Well ladies and gents, here is the first of what I hope to be a semi-regular feature on the site, Step-by-Steps by yours truly! One of the big projects that I have been working on recently has been a large number of Hordes Minions models for my current commissioner. One major surface areas you run into when working on this particular army is the multitude of scales these nasty lizards have. I also realized when I started my pre-planning for the models that it would be incredibly easy for all of the models to come out looking very similar, providing little contrast on the table-top. I had a block of three Gatormen Witch Doctors as part of this lot, one I painted in an albino scheme which I wont be covering in this tutorial, but the other two I wanted to do in various shades of green. My ultimate goal was to have the three models tied together by the details, i.e. leather cloaks and skulls and armaments, but to have each one having a very different skin color when standing next to each other. So here we go! As I side note I am mostly working with old Citadel paints so those will be the ones I refer to in this article. I found a really handy paint comparison chart over on DakkaDakka sometime ago which could be useful for you folks using different brands of paint. You can find that chart here.
Step 1:
For the first model I gave it a nice base coat of Snot Green. 

The second guy got a base coat of Dark Angels Green.
Step 2:
Time for washes folks! I absolutely love how easily you can add soooo much depth just with a liberal wash! For the first guy I added two layers of Thraka Green Wash. Make sure you allow the previous layer to dry all the way before adding the second layer.

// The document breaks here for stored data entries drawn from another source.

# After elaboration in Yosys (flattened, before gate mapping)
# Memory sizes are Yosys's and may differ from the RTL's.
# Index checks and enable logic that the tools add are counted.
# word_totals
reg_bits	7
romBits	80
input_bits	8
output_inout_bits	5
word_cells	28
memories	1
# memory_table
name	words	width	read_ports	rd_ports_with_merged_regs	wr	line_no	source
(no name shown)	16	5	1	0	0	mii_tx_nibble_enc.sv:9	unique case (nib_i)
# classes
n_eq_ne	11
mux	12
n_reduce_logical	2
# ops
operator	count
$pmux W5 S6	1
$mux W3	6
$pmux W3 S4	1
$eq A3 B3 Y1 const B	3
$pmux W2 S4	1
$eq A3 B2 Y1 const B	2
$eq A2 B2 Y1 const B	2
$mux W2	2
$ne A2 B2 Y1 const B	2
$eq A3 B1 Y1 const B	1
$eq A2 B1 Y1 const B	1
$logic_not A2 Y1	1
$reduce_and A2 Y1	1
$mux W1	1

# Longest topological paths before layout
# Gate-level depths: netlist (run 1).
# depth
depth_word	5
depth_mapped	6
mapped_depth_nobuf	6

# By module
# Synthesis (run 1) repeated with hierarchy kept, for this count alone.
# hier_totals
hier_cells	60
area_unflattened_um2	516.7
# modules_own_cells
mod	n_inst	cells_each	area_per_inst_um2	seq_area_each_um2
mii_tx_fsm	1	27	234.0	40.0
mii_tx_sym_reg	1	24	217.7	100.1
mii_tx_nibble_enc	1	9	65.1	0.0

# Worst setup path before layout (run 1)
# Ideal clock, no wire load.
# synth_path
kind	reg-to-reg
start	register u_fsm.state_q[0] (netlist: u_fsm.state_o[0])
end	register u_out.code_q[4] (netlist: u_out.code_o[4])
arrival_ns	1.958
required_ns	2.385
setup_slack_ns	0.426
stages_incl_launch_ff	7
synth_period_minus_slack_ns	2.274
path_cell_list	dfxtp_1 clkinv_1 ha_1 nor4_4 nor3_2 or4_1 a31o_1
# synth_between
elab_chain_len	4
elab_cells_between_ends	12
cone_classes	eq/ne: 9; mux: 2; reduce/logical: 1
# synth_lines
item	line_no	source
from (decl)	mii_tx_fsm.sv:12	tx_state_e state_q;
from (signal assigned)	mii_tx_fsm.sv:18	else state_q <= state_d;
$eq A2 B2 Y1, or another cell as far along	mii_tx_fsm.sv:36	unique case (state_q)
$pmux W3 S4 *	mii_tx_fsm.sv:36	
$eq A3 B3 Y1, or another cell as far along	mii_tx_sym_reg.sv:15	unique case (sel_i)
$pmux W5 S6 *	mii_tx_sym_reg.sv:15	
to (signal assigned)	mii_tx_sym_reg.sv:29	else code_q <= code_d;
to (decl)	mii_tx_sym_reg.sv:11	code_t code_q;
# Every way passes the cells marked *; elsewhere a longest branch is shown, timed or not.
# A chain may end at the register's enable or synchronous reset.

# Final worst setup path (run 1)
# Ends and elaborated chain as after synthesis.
===== src/rtl/f2i_pkg.sv =====
// Shared definitions for the float-to-integer converter.
// Assumes the class code is two bits wide and stable for all users.
package f2i_pkg;

    typedef enum logic [1:0] {
        CLS_ZERO = 2'b00,
        CLS_NUM  = 2'b01,
        CLS_INF  = 2'b10,
        CLS_NAN  = 2'b11
    } f2i_class_e;

endpackage


===== src/rtl/f2i_align.sv =====
// Aligns a normalized mantissa to the integer point.
// Produces the integer magnitude, a flag for dropped non-zero bits,
// and a flag for exponents too large for the integer width.
// Assumes EXP_W can hold INT_W as a positive signed value.
module f2i_align #(
    parameter int INT_W  = 32,
    parameter int MANT_W = 24,
    parameter int EXP_W  = 12
) (
    input  logic [EXP_W-1:0]  exp_i,
    input  logic [MANT_W-1:0] mant_i,
    output logic [INT_W-1:0]  mag_o,
    output logic              lost_o,
    output logic              exp_big_o
);
    localparam int EXT_W = INT_W + MANT_W;
    localparam int SH_W  = $clog2(INT_W + 1);
    localparam logic signed [EXP_W:0] EXP_LIM = (EXP_W+1)'(INT_W);
    localparam logic signed [EXP_W:0] EXP_ONE = (EXP_W+1)'(1);
    localparam logic signed [EXP_W:0] EXP_M1  = -(EXP_W+1)'(1);

    logic signed [EXP_W:0] exp_s;
    logic signed [EXP_W:0] sh_full;
    logic [SH_W-1:0]       sh;
    logic [EXT_W-1:0]      ext;
    logic                  exp_far_neg;

    // Sign-extend the exponent and derive the left-shift distance.
    always_comb begin
        exp_s       = {exp_i[EXP_W-1], exp_i};
        sh_full     = exp_s + EXP_ONE;
        sh          = sh_full[SH_W-1:0];
        exp_big_o   = (exp_s >= EXP_LIM);
        exp_far_neg = (exp_s < EXP_M1);
    end

    // Shift the mantissa so that bit MANT_W of ext has weight one.
    always_comb begin
        ext = EXT_W'(mant_i) << sh;
    end

    // Split the shifted vector into magnitude and lost fraction.
    always_comb begin
        if (exp_big_o) begin
            mag_o  = '0;
            lost_o = 1'b0;
        end else if (exp_far_neg) begin
            mag_o  = '0;
            lost_o = |mant_i;
        end else begin
            mag_o  = ext[EXT_W-1:MANT_W];
            lost_o = |ext[MANT_W-1:0];
        end
    end

endmodule


===== src/rtl/f2i_range.sv =====
// Range check, saturation and sign application.
// Decides between the signed truncated value and the saturated code
// 2^(INT_W-1)-1+sign, and sets the invalid and inexact flags.
module f2i_range
    import f2i_pkg::*;
#(
    parameter int INT_W = 32
) (
    input  logic [1:0]       class_i,
    input  logic             sign_i,
    input  logic [INT_W-1:0] mag_i,
    input  logic             lost_i,
    input  logic             exp_big_i,
    output logic [INT_W-1:0] res_o,
    output logic             invalid_o,
    output logic             inexact_o
);
    logic             mag_ovf;
    logic [INT_W-1:0] sat;
    logic [INT_W-1:0] signed_mag;

    // Magnitude limit: at least 2^(INT_W-1) + sign overflows.
    always_comb begin
        mag_ovf = mag_i[INT_W-1] && (!sign_i || (|mag_i[INT_W-2:0]));
    end

    // Saturated code and two's-complement application of the sign.
    always_comb begin
        sat        = {sign_i, {(INT_W-1){~sign_i}}};
        signed_mag = sign_i ? (INT_W'(0) - mag_i) : mag_i;
    end

    // Select the result and flags by operand class.
    always_comb begin
        unique case (f2i_class_e'(class_i))
            CLS_ZERO: begin
                res_o     = '0;
                invalid_o = 1'b0;
                inexact_o = 1'b0;
            end
            CLS_NUM: begin
                if (exp_big_i || mag_ovf) begin
                    res_o     = sat;
                    invalid_o = 1'b1;
                    inexact_o = 1'b0;
                end else begin
                    res_o     = signed_mag;
                    invalid_o = 1'b0;
                    inexact_o = lost_i;
                end
            end
            default: begin
                res_o     = sat;
                invalid_o = 1'b1;
                inexact_o = 1'b0;
            end
        endcase
    end

endmodule


===== src/rtl/f2i_convert.sv =====
// Top level of the truncating float-to-signed-integer converter.
// Combinational alignment and range logic are followed by one output
// register stage. Data registers load only on in_valid.
// Assumes a normalized mantissa for the number class.
module f2i_convert #(
    parameter int INT_W  = 32,
    parameter int MANT_W = 24,
    parameter int EXP_W  = 12
) (
    input  logic              clk,
    input  logic              rst_n,
    input  logic              in_valid,
    input  logic [1:0]        in_class,
    input  logic              in_sign,
    input  logic [EXP_W-1:0]  in_exp,
    input  logic [MANT_W-1:0] in_mant,
    output logic              out_valid,
    output logic [INT_W-1:0]  out_int,
    output logic              out_invalid,
    output logic              out_inexact
);
    logic [INT_W-1:0] mag;
    logic             lost;
    logic             exp_big;
    logic [INT_W-1:0] res;
    logic             invalid;
    logic             inexact;

    f2i_align #(
        .INT_W (INT_W),
        .MANT_W(MANT_W),
        .EXP_W (EXP_W)
    ) u_align (
        .exp_i    (in_exp),
        .mant_i   (in_mant),
        .mag_o    (mag),
        .lost_o   (lost),
        .exp_big_o(exp_big)
    );

    f2i_range #(
        .INT_W(INT_W)
    ) u_range (
        .class_i  (in_class),
        .sign_i   (in_sign),
        .mag_i    (mag),
        .lost_i   (lost),
        .exp_big_i(exp_big),
        .res_o    (res),
        .invalid_o(invalid),
        .inexact_o(inexact)
    );

    // Valid strobe follows the input strobe by one cycle.
    always_ff @(posedge clk) begin
        if (!rst_n) out_valid <= 1'b0;
        else        out_valid <= in_valid;
    end

    // Result and flags load on accepted operands, otherwise hold.
    always_ff @(posedge clk) begin
        if (!rst_n) begin
            out_int     <= '0;
            out_invalid <= 1'b0;
            out_inexact <= 1'b0;
        end else if (in_valid) begin
            out_int     <= res;
            out_invalid <= invalid;
            out_inexact <= inexact;
        end
    end

endmodule


===== config.mk =====
export PLATFORM = sky130hd
export DESIGN_NAME = f2i_convert
export DESIGN_NICKNAME = d
export VERILOG_FILES = /design/src/rtl/f2i_pkg.sv /design/src/rtl/f2i_align.sv /design/src/rtl/f2i_range.sv /design/src/rtl/f2i_convert.sv
export SDC_FILE = /design/constraint.sdc
export NUM_CORES = 1
export LEC_CHECK = 0
export BUFFER_PORTS_ARGS = -buffer_cell sky130_fd_sc_hd__buf_4
export CAP_MARGIN = 10
export CORE_ASPECT_RATIO = 0.8
export CORE_MARGIN = 10
export CORE_UTILIZATION = 39
export DETAILED_ROUTE_END_ITERATION = 6
export GPL_TIMING_DRIVEN = 0
export SLEW_MARGIN = 20
export SYNTH_ARGS = -nofsm -noshare
export SYNTH_HDL_FRONTEND = slang
export SYNTH_SLANG_ARGS = --single-unit

===== constraint.sdc =====
create_clock -name clk -period 12.8 [get_ports clk]
set_clock_uncertainty 0.15 [all_clocks]
set_input_delay 0.64 -clock clk [delete_from_list [all_inputs] [get_ports clk]]
set_output_delay 0.64 -clock clk [all_outputs]
set_load 0.01 [all_outputs]

==> load_flow_metrics.sql, run 1 <==
INSERT INTO impl_metrics (metric_group, metric, value, unit) VALUES
('timing', 'final_hold_viol_count', '0', ''),
('timing', 'worst_slew_pin_slew', '1.09', 'ns'),
('routing', 'final_antenna_net_count', '0', ''),
('setup_path', 'crit_arrival', '6.47', 'ns'),
('setup_path', 'reg2reg_to', 'out_int[31]$_SDFFE_PN0P_', ''),
('timing', 'grt_setup_unrepaired', 'no', ''),
('timing', 'timing.max_slew.rel_slack', '0.272', ''),
('cts', 'clock_path_buffers', '2', ''),
('floorplanning', 'effective_utilization_at_floorplan', '0.401', ''),
('cts', 'h-tree-depth', '2', ''),
('final_layout', 'seqCellArea', '701', 'um^2'),
('power', 'ir_drop', '0.0000504', 'V'),
('setup_path', 'reg2regPathDepth', '4', ''),
('setup_path', 'worst_path_cell_with_the_longest_stage_delay', 'nor3_4', ''),
('yosys', 'yosysUniqueCellTypes', '86', ''),
('yosys', 'synth_top_flop_cell', 'dfxtp_1', ''),
('setup_path', 'worst_endpoint_required_time', '12.81', 'ns'),
('setup_path', 'crit_path_max_fanout', '10', ''),
('final_layout', 'final.fill_count', '1284', ''),
('routing', 'detail_route.wirelength', '22600', 'um'),
('cts', 'cts_buffer_count', '5', ''),
('grt', 'initial_antenna_violation_count', '1', ''),
('yosys', 'mappedNetlistArea', '5180', 'um^2'),
('routing', 'drt_iter0_drc', '793', ''),
('routing', 'vias', '5922', ''),
('routing', 'route.detailed.drc', '0', ''),
('floorplanning', 'die_x', '149', 'um'),
('floorplanning', 'design.core.area', '12900', 'um^2'),
('routing', 'drt_pass1_iterations', '6', ''),
('grt', 'grt_first_pass_wirelength', '34500', 'um'),
('timing', 'slew_viol_final', '0', ''),
('grt', 'maximum_number_of_pins_on_one_net_before_global_route_repair', '11', ''),
('placed_design', 'portBuffers', '74', ''),
('outcome', 'status', 'completed', ''),
('setup_path', 'worst_setup_path_start_kind', 'primary input', ''),
('job', 'maxCapViolCount', '0', ''),
('setup_path', 'path_class', 'primary input to register', ''),
('timing', 'finalCriticalPeriod', '6.46', 'ns'),
('grt', 'grt_pass1_vias', '5643', ''),
('cts', 'post_cts.repair.setup_buffers', '0', ''),
('final_layout', 'area_delta_synth_final', '17.7', '%'),
('power', 'cellLeakagePower', '2.45', 'nW'),
('setup_path', 'setup.worst_path.end_class', 'register', ''),
('timing', 'timing.final.crit_share', '0.504', ''),
('yosys', 'synth_edf_count', '0', ''),
('cts', 'cts.hold.buffers_added', '0', ''),
('cts', 'clock-sinks', '35', ''),
('yosys', 'postSynthRegisterBits', '35', ''),
('yosys', 'postSynth.asyncResetShare', '0', ''),
('worst_hold_path', 'holdCritPathClass', 'register to register', ''),
('yosys', 'synthesis.area_per_instance', '7.95', 'um^2'),
('routing', 'route.detailed.vias_per_inst', '6.53', ''),
('timing', 'fmax', '155', 'MHz'),
('placed_design', 'gpl.final_weighted_congestion', '1.02', ''),
('grt', 'global_route.usage.total', '0.242', ''),
('cts', 'cts.reportedPaths.clkPinSlew', '0.06', 'ns'),
('final_layout', 'multiInputGateArea', '4150', 'um^2'),
('setup_path', 'regToRegStartpoint', 'out_int[31]$_SDFFE_PN0P_', ''),
('cts', 'root_buffer', 'clkbuf_16', ''),
('cts', 'tritoncts', 'done', ''),
('routing', 'routedWlPerCell', '24.9', 'um'),
('timing', 'timing.setup.tns', '0', 'ns'),
('grt', 'global_route.overflow_total', '0', ''),
('placed_design', 'dp_hpwl', '18900', 'um'),
('timing', 'finalSetupViolations', '0', ''),
('setup_path', 'critPathLaunch', 'in_exp[0]', ''),
('yosys', 'postSynthCellCount', '651', ''),
('setup_path', 'timing.critical_path.to', 'out_int[20]$_SDFFE_PN0P_', ''),
('final_layout', 'num-nets-final', '777', ''),
('setup_path', 'max_stage_delay', '0.58', 'ns'),
('setup_path', 'reg2reg_setup_slack', '11.49', 'ns');
[flip-flops by register name, summed over array words and instances (netlist names)]
signal and count:
out_inexact 1, out_int 32, out_invalid 1, out_valid 1
[critical path: cells and delay by family]
kind                     cells  cell delay, ns
adder cells (fa/ha/maj)      2            0.52
AO/OA/AOI/OAI                3            0.79
multiplexers                 1            0.41
buffers and inverters        9            2.63
AND/OR/NAND/NOR              5            1.47
[worst min-delay path by stage]
stage | from | to | slack (ns) | depth (start not counted)
floorplan | out_inexact$_SDFFE_PN0P_ | out_inexact$_SDFFE_PN0P_ | 0.33 | 2
global placement | out_inexact$_SDFFE_PN0P_ | out_inexact$_SDFFE_PN0P_ | 0.30 | 2
detailed placement | out_inexact$_SDFFE_PN0P_ | out_inexact$_SDFFE_PN0P_ | 0.30 | 2
CTS | out_inexact$_SDFFE_PN0P_ | out_inexact$_SDFFE_PN0P_ | 0.31 | 2
global route | out_inexact$_SDFFE_PN0P_ | out_inexact$_SDFFE_PN0P_ | 0.35 | 2
finish | out_inexact$_SDFFE_PN0P_ | out_inexact$_SDFFE_PN0P_ | 0.31 | 2
[cell usage in the layout, fill, tap and decap left out, types with 4 or more instances in the layout]
cell type	count
o21ai_0	39
nand2_1	65
nor4_1	7
a21oi_1	34
xor2_1	15
nor2_1	69
mux2i_1	47
a22oi_1	8
o22ai_1	10
o211ai_1	8
mux2_2	20
o221a_2	4
buf_4	75
and2_1	6
xnor2_1	19
dfxtp_1	35
buf_2	15
nand2b_1	4
mux4_2	11
o31ai_1	17
clkbuf_16	5
inv_1	9
nand3_1	13
nand4_1	4
clkbuf_1	14
or3_1	7
nor2b_1	7
buf_1	8
a211oi_1	11
buf_6	7
a211oi_2	21
nor3_1	18
a31oi_1	11
[cell families after synthesis]
group	after synthesis	share of synthesized area
muxes	82	0.193
AOI/OAI and AO/OA	213	0.314
xor gates and xnor gates	37	0.0713
buffers and inverters	57	0.0623
adders and majority gates	3	0.00725
DFF	35	0.135
and+or+nand+nor	224	0.217
[synth_stat cells, drive strengths merged, types with 4 or more instances]
library cell | count | area (um^2)
xor2 | 16 | 159
clkbuf | 14 | 52.6
a211oi | 32 | 345
o22ai | 10 | 62.6
nand2b | 4 | 25.0
nor2b | 7 | 43.8
buf | 34 | 236
o21ai | 41 | 205
or2 | 4 | 25.0
o221a | 7 | 78.8
a2bb2oi | 4 | 41.3
nor2 | 70 | 265
nand2 | 66 | 250
mux4 | 11 | 248
a22oi | 9 | 72.6
a31oi | 11 | 68.8
o31ai | 17 | 128
nor4 | 7 | 43.8
and2 | 6 | 37.5
nand3 | 16 | 103
dfxtp | 35 | 701
mux2i | 47 | 470
o211ai | 9 | 72.6
mux2 | 24 | 282
nand4 | 4 | 25.0
nor3 | 21 | 139
xnor2 | 21 | 210
inv | 9 | 33.8
or3 | 7 | 43.8
a21oi | 34 | 170
[per-layer routing]
metal | vias to the layer above | GRT usage | wire (um)
li1 | 2651 | - | -
met3 | 32 | 0.0748 | 2710
met1 | 2899 | 0.362 | 10700
met2 | 340 | 0.329 | 8850
met5 | - | 0 | 0
met4 | 0 | 0.0416 | 345
[through the flow]
step / power (mW) / util / std cells / instance area, um^2 / worst slack [ns]
after floorplan: 0.280 / - / 651 / 5180 / 7.74
after global placement: 0.373 / 0.461 / 900 / 5950 / 6.19
after detailed placement: 0.370 / 0.461 / 900 / 5950 / 6.27
after CTS: 0.494 / 0.472 / 907 / 6100 / 6.53
final: 0.503 / 0.472 / 907 / 6100 / 6.34
after global routing: 0.523 / 0.472 / 907 / 6100 / 5.96
[cell type report]
cell class	count	area share
sequential	35	0.115
clock buffer	6	0.0228
tap	175	0.0359
inverter	9	0.00554
buffer	48	0.0474
clock inverter	1	0.000821
timing repair buffer	74	0.0911
multi-input combinational	559	0.681
[where the power goes]
part	switching, mW	total [mW]	internal [mW]	leakage (nW)
Combinational	0.163	0.258	0.0950	2.09
Sequential	0.00417	0.121	0.117	0.289
Clock	0.0479	0.124	0.0760	0.0727
Total	0.215	0.503	0.288	2.45
(Power assumes the default switching activity.)
==> run 2, diff against run 1 <==
--- a/config.mk
+++ b/config.mk
@@ -5,6 +5,7 @@
 export SDC_FILE = /design/constraint.sdc
 export NUM_CORES = 1
 export LEC_CHECK = 0
+export ABC_AREA = 1
 export BUFFER_PORTS_ARGS = -buffer_cell sky130_fd_sc_hd__buf_4
 export CAP_MARGIN = 10
 export CORE_ASPECT_RATIO = 0.8
==> constraint.sdc (replaced) <==
create_clock -name clk -period 6.2 [get_ports clk]
set_clock_uncertainty 0.15 [all_clocks]
set_input_delay 0.31 -clock clk [delete_from_list [all_inputs] [get_ports clk]]
set_output_delay 0.31 -clock clk [all_outputs]
set_load 0.01 [all_outputs]
==> load_flow_metrics.sql, run 2 <==
INSERT INTO impl_metrics (metric_group, metric, value, unit) VALUES
('outcome', 'status', 'completed', ''),
('setup_path', 'reg2reg_setup_slack', '5.35', 'ns'),
('floorplanning', 'fp.dieArea', '18700', 'um^2'),
('yosys', 'synthesis.area_per_instance', '5.61', 'um^2'),
('cts', 'root_buffer', 'clkbuf_16', ''),
('setup_path', 'setup.worst_path.end_class', 'register', ''),
('timing', 'timing.final.crit_share', '0.739', ''),
('yosys', 'synth_top_flop_cell', 'dfxtp_1', ''),
('timing', 'worst_hold_slack', '0.147', 'ns'),
('worst_hold_path', 'holdCritPathClass', 'primary input to register', ''),
('cts', 'cts.reportedPaths.clkPinSlew', '0.05', 'ns'),
('routing', 'routedWlPerCell', '17.4', 'um'),
('timing', 'final_hold_viol_count', '0', ''),
('cts', 'clock_path_buffers', '2', ''),
('setup_path', 'worstSetupPathDepth', '29', ''),
('setup_path', 'worst_endpoint_required_time', '6.27', 'ns'),
('setup_path', 'timing.critical_path.mode_cell', 'nand2_1', ''),
('yosys', 'postSynthCellCount', '947', ''),
('power', 'ir_drop', '0.000120', 'V'),
('yosys', 'synth_top_cell_by_area', 'nand2_1', ''),
('yosys', 'postSynth.asyncResetShare', '0', ''),
('timing', 'grt_setup_unrepaired', 'no', ''),
('timing', 'worst_slew_pin_slew', '0.689', 'ns'),
('yosys', 'postSynthRegisterBits', '35', ''),
('setup_path', 'critPathBufInv', '9', ''),
('setup_path', 'crit_path_max_fanout', '10', ''),
('setup_path', 'reg2reg_to', 'out_int[31]$_SDFFE_PN0P_', ''),
('floorplanning', 'io_pins', '77', ''),
('floorplanning', 'effective_utilization_at_floorplan', '0.395', ''),
('setup_path', 'critical_path.top_delay_family', 'simple AND/OR/NAND/NOR gates', ''),
('setup_path', 'worst_path_cell_with_the_longest_stage_delay', 'buf_1', ''),
('final_layout', 'post_route_cells_drive_above_1_share', '0.228', ''),
('final_layout', 'mostFrequentLayoutCell', 'nand2_1', ''),
('routing', 'detail_route.wirelength', '21000', 'um'),
('setup_path', 'path_class', 'primary input to register', ''),
('yosys', 'synth_edf_count', '0', ''),
('setup_path', 'worst_setup_path_start_kind', 'primary input', ''),
('final_layout', 'area_delta_synth_final', '17.5', '%'),
('yosys', 'mappedNetlistArea', '5320', 'um^2'),
('job', 'maxCapViolCount', '0', ''),
('floorplanning', 'die_x', '151', 'um'),
('cts', 'cts.hold.buffers_added', '0', ''),
('floorplanning', 'floorplan.rows', '38', ''),
('placed_design', 'dp_hpwl', '17700', 'um'),
('routing', 'vias', '6755', ''),
('routing', 'route.detailed.vias_per_inst', '5.58', ''),
('placed_design', 'gpl.final_weighted_congestion', '0.994', ''),
('grt', 'global_route.overflow_total', '0', ''),
('final_layout', 'final_cell_count_no_fill', '1210', ''),
('final_layout', 'final.fill_count', '1489', ''),
('final_layout', 'most_frequent_cells_in_the_layout', 'nand2_1 (347), nand3_1 (190), buf_4 (86), nor2_1 (59), o21ai_0 (48)', ''),
('cts', 'clk_lat_worst_skew', '0.28', 'ns'),
('cts', 'cts_buffer_count', '5', ''),
('floorplanning', 'die_h', '124', 'um'),
('cts', 'clock-sinks', '35', ''),
('routing', 'route.detailed.drc', '0', ''),
('routing', 'final_antenna_net_count', '0', ''),
('cts', 'h-tree-depth', '2', ''),
('yosys', 'cell_types_occupying_the_most_area_after_synthesis', 'nand2_1 (24%), nand3_1 (18%), dfxtp_1 (13%), a21oi_2 (4.9%), o21ai_0 (4.5%)', ''),
('cts', 'tritoncts', 'done', ''),
('placed_design', 'placed_cells', '1202', ''),
('final_layout', 'post-route-util', '0.464', ''),
('final_layout', 'num-nets-final', '1074', ''),
('power', 'powerDensity', '176', 'nW/um^2'),
('final_layout', 'regMostFlops', 'out_int', ''),
('timing', 'fmax', '218', 'MHz'),
('final_layout', 'largest_register_ffs', '32', ''),
('grt', 'grt_pass1_vias', '6223', ''),
('yosys', 'most_frequently_used_cell_type_in_the_post_synthesis_netlist', 'nand2_1', ''),
('yosys', 'synth_fp_nets', '992', ''),
('routing', 'drt_iter0_drc', '872', ''),
('placed_design', 'dpl-instance-area', '6100', 'um^2'),
('timing', 'finalSetupViolations', '0', ''),
('setup_path', 'max_stage_delay', '0.48', 'ns'),
('yosys', 'ys_seq_area_frac', '0.132', ''),
('timing', 'timing.max_slew.rel_slack', '0.540', ''),
('setup_path', 'reg2regPathDepth', '4', ''),
('power', 'cellLeakagePower', '3.09', 'nW'),
('grt', 'initial_antenna_violation_count', '0', ''),
('floorplanning', 'design.core.area', '13500', 'um^2'),
('yosys', 'synth_largest_type_area_fraction', '0.245', ''),
('yosys', 'synthesis.yosys.warnings', '0', ''),
('grt', 'grt_first_pass_wirelength', '33200', 'um'),
('grt', 'global_route.usage.total', '0.218', ''),
('setup_path', 'crit_arrival', '4.65', 'ns'),
('setup_path', 'regToRegStartpoint', 'out_int[31]$_SDFFE_PN0P_', ''),
('cts', 'post_cts.repair.setup_buffers', '0', ''),
('yosys', 'yosysUniqueCellTypes', '48', ''),
('timing', 'slew_viol_final', '0', ''),
('final_layout', 'stdcell_area', '6250', 'um^2'),
('routing', 'drt_pass1_iterations', '6', ''),
('cts', 'ctsResizeCount', '0', ''),
('final_layout', 'antenna_cells', '0', ''),
('yosys', 'synth_common_cells', 'nand2_1 (347), nand3_1 (190), nor2_1 (59), o21ai_0 (48), inv_1 (39)', ''),
('setup_path', 'timing.critical_path.to', 'out_int[17]$_SDFFE_PN0P_', ''),
('timing', 'timing.setup.tns', '0', 'ns'),
('setup_path', 'critPathLaunch', 'in_exp[0]', ''),
('placed_design', 'portBuffers', '75', ''),
('timing', 'finalCriticalPeriod', '4.58', 'ns'),
('grt', 'maximum_number_of_pins_on_one_net_before_global_route_repair', '12', '');
run 2: cell count changes after synthesis, sizes merged, moves of 16 or more:
cell | before | now
o31ai | 17 | 1
nor3 | 21 | 0
mux2 | 24 | 0
xnor2 | 21 | 1
inv | 9 | 52
mux2i | 47 | 0
nand2 | 66 | 375
a211oi | 32 | 1
o21ai | 41 | 59
nand3 | 16 | 205
run 2: layout make-up:
| type | count | area, um^2 | share of cell area |
|---|---|---|---|
| flip-flops and latches | 35 | 701 | 0.112 |
| well taps | 180 | 225 | 0.0361 |
| clock buffers | 6 | 129 | 0.0206 |
| inverters | 52 | 208 | 0.0333 |
| repair buffers | 75 | 563 | 0.0901 |
| clock inverters | 2 | 12.5 | 0.00200 |
| multi-input cells | 808 | 4030 | 0.646 |
| plain buffers | 52 | 374 | 0.0599 |
run 2: metrics by stage:
| stage | worst slack, ns | total power, mW |
|---|---|---|
| final | 1.62 | 1.10 |
| after global routing | 1.19 | 1.18 |
| after CTS | 1.75 | 1.09 |
| after detailed placement | 1.47 | 0.852 |
| after global placement | 1.40 | 0.856 |
| after floorplan | 2.61 | 0.670 |
run 2: report_power, final:
| group | leakage [nW] | internal [mW] | switching, mW |
|---|---|---|---|
| Clock | 0.0669 | 0.148 | 0.0906 |
| Sequential | 0.290 | 0.241 | 0.00749 |
| Combinational | 2.73 | 0.208 | 0.407 |
| Total | 3.09 | 0.597 | 0.505 |
run 2: worst min-delay path by stage:
stage,from,end,cells after the start
2_1_floorplan,rst_n,out_int[21]$_SDFFE_PN0P_,2
3_3_place_gp,out_inexact$_SDFFE_PN0P_,out_inexact$_SDFFE_PN0P_,2
3_5_place_dp,out_inexact$_SDFFE_PN0P_,out_inexact$_SDFFE_PN0P_,2
4_1_cts,in_class[0],out_invalid$_SDFFE_PN0P_,3
5_1_grt,in_class[0],out_invalid$_SDFFE_PN0P_,3
6_report,in_class[0],out_invalid$_SDFFE_PN0P_,3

For the second fellow, who if you haven’t picked up on it by now, I wanted to be a much darker shade of green. I used a 1:1 mix of Thraka Green Wash and Devlan Mud Wash. Again I gave the piece two washes, allowing the first to dry
completely before adding the next layer.
With that the washes are complete. From here I moved onto the underbelly.
Step 3:
I decided that the underbelly on these pieces was very important for contrast, so I really wanted it to pop. For the first guy I used a layer of Desert Yellow.
For subject number two, I used a 2:1 mix of Dark Angels Green and Goblin Green.
Step 4:
After getting the base layer of the underbelly down I moved onto the mid-tone for each of the models. For the first guy, the lighter of the two, I added a layer of Desert Yellow and Bleached Bone in a 1:1 mix. This step immediately begins to add depth to the underside of these models.
For the darker of the two models I added a layer of a 2:2:1 mix of Snot Green, Goblin Green, and Dark Angels green. It needed just a bit of that darker green provided by the Dark Angels Green to keep the layers from being to drastically different.
I am sure that this goes without saying, but be cognizant of where your light source is coming from and use that to direct where these mid-tone highlights are supposed to go. Make sure that there are places where the layer before is still visible as that will give you the depth that you are seeking.
Step 5:
This step moves onto the final highlight on the the underbelly sections of both models. I have found that you can really achieve some great results on these lizard guys with just a couple of layers of highlighting. So for the guy with the light underbelly I finished off with a hightlight of 2:1 Bleached Bone and Desert Yellow.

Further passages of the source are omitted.